Activity: In the records below, begin at the line containing "most frequent cells" and end at the line containing "Synth Instances -> 3798"; quote every line in that span exactly, including both boundary lines, and no others.

[Stored items]
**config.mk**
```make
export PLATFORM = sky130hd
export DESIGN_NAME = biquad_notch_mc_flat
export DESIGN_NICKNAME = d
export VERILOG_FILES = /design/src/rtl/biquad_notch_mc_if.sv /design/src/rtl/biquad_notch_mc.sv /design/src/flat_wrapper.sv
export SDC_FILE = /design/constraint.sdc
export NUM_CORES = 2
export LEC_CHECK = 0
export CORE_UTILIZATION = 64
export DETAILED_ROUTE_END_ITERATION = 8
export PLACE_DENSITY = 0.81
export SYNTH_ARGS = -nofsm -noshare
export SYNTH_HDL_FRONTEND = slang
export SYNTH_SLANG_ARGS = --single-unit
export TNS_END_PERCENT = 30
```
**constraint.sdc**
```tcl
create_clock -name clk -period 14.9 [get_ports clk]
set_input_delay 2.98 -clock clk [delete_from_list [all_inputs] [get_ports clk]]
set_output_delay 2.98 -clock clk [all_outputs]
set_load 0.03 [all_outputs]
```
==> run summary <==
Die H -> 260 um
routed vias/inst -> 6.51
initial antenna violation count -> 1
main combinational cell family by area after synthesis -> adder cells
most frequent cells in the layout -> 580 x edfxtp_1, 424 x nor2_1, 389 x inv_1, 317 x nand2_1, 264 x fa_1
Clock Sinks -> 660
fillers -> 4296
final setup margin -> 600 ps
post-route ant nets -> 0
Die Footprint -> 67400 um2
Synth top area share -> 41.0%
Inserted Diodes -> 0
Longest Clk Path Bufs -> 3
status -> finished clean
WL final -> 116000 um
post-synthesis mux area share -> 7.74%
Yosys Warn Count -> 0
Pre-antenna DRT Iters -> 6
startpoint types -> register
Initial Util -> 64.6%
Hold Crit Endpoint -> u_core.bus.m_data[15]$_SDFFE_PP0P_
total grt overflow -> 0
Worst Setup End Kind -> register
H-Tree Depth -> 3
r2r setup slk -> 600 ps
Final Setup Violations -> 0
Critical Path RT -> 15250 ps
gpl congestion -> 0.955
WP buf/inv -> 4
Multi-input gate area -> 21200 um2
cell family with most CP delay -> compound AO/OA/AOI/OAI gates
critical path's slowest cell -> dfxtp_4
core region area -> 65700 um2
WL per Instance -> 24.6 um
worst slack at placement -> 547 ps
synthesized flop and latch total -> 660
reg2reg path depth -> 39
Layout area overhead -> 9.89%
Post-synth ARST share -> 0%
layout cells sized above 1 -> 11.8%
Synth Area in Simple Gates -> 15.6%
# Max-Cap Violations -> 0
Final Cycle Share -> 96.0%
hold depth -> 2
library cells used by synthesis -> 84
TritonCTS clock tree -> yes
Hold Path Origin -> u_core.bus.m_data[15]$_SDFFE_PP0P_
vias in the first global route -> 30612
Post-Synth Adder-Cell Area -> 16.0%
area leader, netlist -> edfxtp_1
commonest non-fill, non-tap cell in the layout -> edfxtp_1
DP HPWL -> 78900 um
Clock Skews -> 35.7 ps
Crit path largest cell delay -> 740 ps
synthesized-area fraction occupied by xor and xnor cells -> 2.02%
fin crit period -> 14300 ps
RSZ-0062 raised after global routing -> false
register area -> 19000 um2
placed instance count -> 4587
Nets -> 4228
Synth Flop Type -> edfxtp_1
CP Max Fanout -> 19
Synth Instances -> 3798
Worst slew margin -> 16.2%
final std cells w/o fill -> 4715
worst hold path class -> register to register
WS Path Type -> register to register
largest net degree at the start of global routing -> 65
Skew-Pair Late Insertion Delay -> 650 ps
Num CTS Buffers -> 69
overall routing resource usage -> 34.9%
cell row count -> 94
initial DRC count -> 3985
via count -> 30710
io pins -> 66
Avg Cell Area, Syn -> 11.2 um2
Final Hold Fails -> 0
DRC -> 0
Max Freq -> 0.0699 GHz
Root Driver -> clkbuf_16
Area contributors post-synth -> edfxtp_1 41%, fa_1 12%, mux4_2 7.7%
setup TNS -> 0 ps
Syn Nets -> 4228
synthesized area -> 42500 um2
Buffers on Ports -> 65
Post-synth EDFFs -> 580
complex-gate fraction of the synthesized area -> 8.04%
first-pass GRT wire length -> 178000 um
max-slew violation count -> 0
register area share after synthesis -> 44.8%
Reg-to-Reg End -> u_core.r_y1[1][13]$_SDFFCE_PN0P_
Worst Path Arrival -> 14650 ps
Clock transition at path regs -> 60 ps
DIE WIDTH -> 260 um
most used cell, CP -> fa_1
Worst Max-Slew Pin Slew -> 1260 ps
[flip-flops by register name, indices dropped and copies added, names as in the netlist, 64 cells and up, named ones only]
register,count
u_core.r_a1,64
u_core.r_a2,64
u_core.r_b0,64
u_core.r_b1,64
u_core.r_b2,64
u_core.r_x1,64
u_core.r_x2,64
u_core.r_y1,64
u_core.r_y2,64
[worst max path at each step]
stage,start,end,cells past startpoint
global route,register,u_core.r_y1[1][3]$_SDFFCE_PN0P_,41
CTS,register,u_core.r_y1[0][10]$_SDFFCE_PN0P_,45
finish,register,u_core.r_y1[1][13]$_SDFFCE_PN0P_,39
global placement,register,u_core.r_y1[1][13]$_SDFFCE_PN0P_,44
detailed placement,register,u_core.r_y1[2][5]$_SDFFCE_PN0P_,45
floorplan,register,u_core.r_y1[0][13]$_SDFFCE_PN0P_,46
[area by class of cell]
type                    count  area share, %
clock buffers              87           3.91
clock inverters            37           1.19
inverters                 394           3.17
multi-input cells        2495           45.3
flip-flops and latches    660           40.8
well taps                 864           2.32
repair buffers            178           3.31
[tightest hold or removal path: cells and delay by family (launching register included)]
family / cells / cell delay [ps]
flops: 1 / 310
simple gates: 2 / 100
## src/rtl/whr_inj_ctrl.sv

```systemverilog
// Packet injection controller for one wormhole router input channel.
// Takes a descriptor plus payload words from a client and emits explicit-length
// flits (head then body). Spends one downstream buffer credit per flit and
// regains one credit for each cycle that flow_ctrl_in is high.
module whr_inj_ctrl #(
    parameter int buffer_size          = 8,
    parameter int num_routers_per_dim  = 4,
    parameter int num_dimensions       = 2,
    parameter int num_nodes_per_router = 1,
    parameter int max_payload_length   = 4,
    parameter int min_payload_length   = 1,
    parameter int enable_link_pm       = 1,
    parameter int flow_ctrl_bypass     = 1,
    parameter int flit_data_width      = 64,
    localparam int addr_width    = num_dimensions * $clog2(num_routers_per_dim)
                                   + $clog2(num_nodes_per_router),
    localparam int len_width     = $clog2(max_payload_length + 1),
    localparam int lf_raw_width  = $clog2(max_payload_length - min_payload_length + 1),
    localparam int lf_width      = (lf_raw_width < 1) ? 1 : lf_raw_width,
    localparam int channel_width = ((enable_link_pm != 0) ? 1 : 0) + 2 + flit_data_width,
    localparam int cred_width    = $clog2(buffer_size + 1)
) (
    input  logic                       clk,
    input  logic                       reset,
    input  logic                       req_valid,
    output logic                       req_ready,
    input  logic [addr_width-1:0]      req_dest,
    input  logic [len_width-1:0]       req_length,
    input  logic                       data_valid,
    output logic                       data_ready,
    input  logic [flit_data_width-1:0] data_in,
    output logic [channel_width-1:0]   channel_out,
    input  logic                       flow_ctrl_in,
    output logic [cred_width-1:0]      credit_count,
    output logic                       error
);

    typedef enum logic {
        IDLE = 1'b0,
        BODY = 1'b1
    } state_t;

    localparam logic [cred_width-1:0] credits_full = cred_width'(buffer_size);

    state_t                     state_q, state_d;
    logic [cred_width-1:0]      credits_q, credits_d;
    logic [len_width-1:0]       remaining_q, remaining_d;
    logic                       link_ctrl_q, link_ctrl_d;
    logic                       flit_valid_q, flit_valid_d;
    logic                       flit_head_q, flit_head_d;
    logic [flit_data_width-1:0] flit_data_q, flit_data_d;
    logic                       error_q, error_d;

    logic                       credit_ok;
    logic                       accept_req;
    logic                       accept_data;
    logic                       launch;
    logic                       overflow;
    logic                       len_bad;
    logic [len_width-1:0]       len_clamped;
    logic [lf_width-1:0]        lf_field;
    logic [flit_data_width-1:0] head_data;

    // Handshakes, length clamping, head formatting and next-state computation
    always_comb begin
        credit_ok   = (credits_q != '0) || ((flow_ctrl_bypass != 0) && flow_ctrl_in);
        req_ready   = (state_q == IDLE) && credit_ok;
        data_ready  = (state_q == BODY) && credit_ok;
        accept_req  = req_valid && req_ready;
        accept_data = data_valid && data_ready;
        launch      = accept_req || accept_data;

        len_bad = (int'(req_length) < min_payload_length) ||
                  (int'(req_length) > max_payload_length);
        if (int'(req_length) < min_payload_length) begin
            len_clamped = len_width'(min_payload_length);
        end else if (int'(req_length) > max_payload_length) begin
            len_clamped = len_width'(max_payload_length);
        end else begin
            len_clamped = req_length;
        end
        lf_field = lf_width'(int'(len_clamped) - min_payload_length);

        head_data = '0;
        head_data[flit_data_width-1 -: addr_width]          = req_dest;
        head_data[flit_data_width-1-addr_width -: lf_width] = lf_field;

        overflow = flow_ctrl_in && !launch && (credits_q == credits_full);

        state_d     = state_q;
        remaining_d = remaining_q;
        credits_d   = credits_q;
        error_d     = error_q || overflow || (accept_req && len_bad);

        if (launch && !flow_ctrl_in) begin
            credits_d = credits_q - cred_width'(1);
        end else if (!launch && flow_ctrl_in && !overflow) begin
            credits_d = credits_q + cred_width'(1);
        end

        if (accept_req) begin
            remaining_d = len_clamped;
            state_d     = (len_clamped != '0) ? BODY : IDLE;
        end else if (accept_data) begin
            remaining_d = remaining_q - len_width'(1);
            if (remaining_q == len_width'(1)) begin
                state_d = IDLE;
            end
        end

        link_ctrl_d  = req_valid || (state_q == BODY) || launch;
        flit_valid_d = launch;
        flit_head_d  = accept_req;
        if (accept_req) begin
            flit_data_d = head_data;
        end else if (accept_data) begin
            flit_data_d = data_in;
        end else begin
            flit_data_d = flit_data_q;
        end
    end

    // State, credit counter, registered channel fields and sticky error
    always_ff @(posedge clk) begin
        if (reset) begin
            state_q      <= IDLE;
            credits_q    <= credits_full;
            remaining_q  <= '0;
            link_ctrl_q  <= 1'b0;
            flit_valid_q <= 1'b0;
            flit_head_q  <= 1'b0;
            flit_data_q  <= '0;
            error_q      <= 1'b0;
        end else begin
            state_q      <= state_d;
            credits_q    <= credits_d;
            remaining_q  <= remaining_d;
            link_ctrl_q  <= link_ctrl_d;
            flit_valid_q <= flit_valid_d;
            flit_head_q  <= flit_head_d;
            flit_data_q  <= flit_data_d;
            error_q      <= error_d;
        end
    end

    generate
        if (enable_link_pm != 0) begin : g_link
            assign channel_out = {link_ctrl_q, flit_valid_q, flit_head_q, flit_data_q};
        end else begin : g_nolink
            assign channel_out = {flit_valid_q, flit_head_q, flit_data_q};
        end
    endgenerate

    assign credit_count = credits_q;
    assign error        = error_q;

endmodule
```
<file path="config.mk">
export PLATFORM = sky130hd
export DESIGN_NAME = tick_gen_multi_flat
export DESIGN_NICKNAME = d
export VERILOG_FILES = /design/src/rtl/tick_pkg.sv /design/src/rtl/tick_gen_multi_if.sv /design/src/rtl/tick_chan.sv /design/src/rtl/tick_gen_multi.sv /design/src/flat_wrapper.sv
export SDC_FILE = /design/constraint.sdc
export NUM_CORES = 1
export LEC_CHECK = 0
export CAP_MARGIN = 20
export CORE_ASPECT_RATIO = 1.4
export CORE_MARGIN = 2
export CORE_UTILIZATION = 60
export CTS_CLUSTER_SIZE = 16
export DETAILED_ROUTE_END_ITERATION = 6
export PLACE_DENSITY_LB_ADDON = 0.1
export SYNTH_ARGS = -nofsm -noshare
export SYNTH_HDL_FRONTEND = slang
export SYNTH_SLANG_ARGS = --single-unit
</file>
<file path="constraint.sdc">
create_clock -name clk -period 4.49 [get_ports clk]
set_input_delay 0.6735 -clock clk [delete_from_list [all_inputs] [get_ports clk]]
set_output_delay 0.6735 -clock clk [all_outputs]
set_load 0.05 [all_outputs]
</file>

Exercise response:
most frequent cells in the layout -> 580 x edfxtp_1, 424 x nor2_1, 389 x inv_1, 317 x nand2_1, 264 x fa_1
Clock Sinks -> 660
fillers -> 4296
final setup margin -> 600 ps
post-route ant nets -> 0
Die Footprint -> 67400 um2
Synth top area share -> 41.0%
Inserted Diodes -> 0
Longest Clk Path Bufs -> 3
status -> finished clean
WL final -> 116000 um
post-synthesis mux area share -> 7.74%
Yosys Warn Count -> 0
Pre-antenna DRT Iters -> 6
startpoint types -> register
Initial Util -> 64.6%
Hold Crit Endpoint -> u_core.bus.m_data[15]$_SDFFE_PP0P_
total grt overflow -> 0
Worst Setup End Kind -> register
H-Tree Depth -> 3
r2r setup slk -> 600 ps
Final Setup Violations -> 0
Critical Path RT -> 15250 ps
gpl congestion -> 0.955
WP buf/inv -> 4
Multi-input gate area -> 21200 um2
cell family with most CP delay -> compound AO/OA/AOI/OAI gates
critical path's slowest cell -> dfxtp_4
core region area -> 65700 um2
WL per Instance -> 24.6 um
worst slack at placement -> 547 ps
synthesized flop and latch total -> 660
reg2reg path depth -> 39
Layout area overhead -> 9.89%
Post-synth ARST share -> 0%
layout cells sized above 1 -> 11.8%
Synth Area in Simple Gates -> 15.6%
# Max-Cap Violations -> 0
Final Cycle Share -> 96.0%
hold depth -> 2
library cells used by synthesis -> 84
TritonCTS clock tree -> yes
Hold Path Origin -> u_core.bus.m_data[15]$_SDFFE_PP0P_
vias in the first global route -> 30612
Post-Synth Adder-Cell Area -> 16.0%
area leader, netlist -> edfxtp_1
commonest non-fill, non-tap cell in the layout -> edfxtp_1
DP HPWL -> 78900 um
Clock Skews -> 35.7 ps
Crit path largest cell delay -> 740 ps
synthesized-area fraction occupied by xor and xnor cells -> 2.02%
fin crit period -> 14300 ps
RSZ-0062 raised after global routing -> false
register area -> 19000 um2
placed instance count -> 4587
Nets -> 4228
Synth Flop Type -> edfxtp_1
CP Max Fanout -> 19
Synth Instances -> 3798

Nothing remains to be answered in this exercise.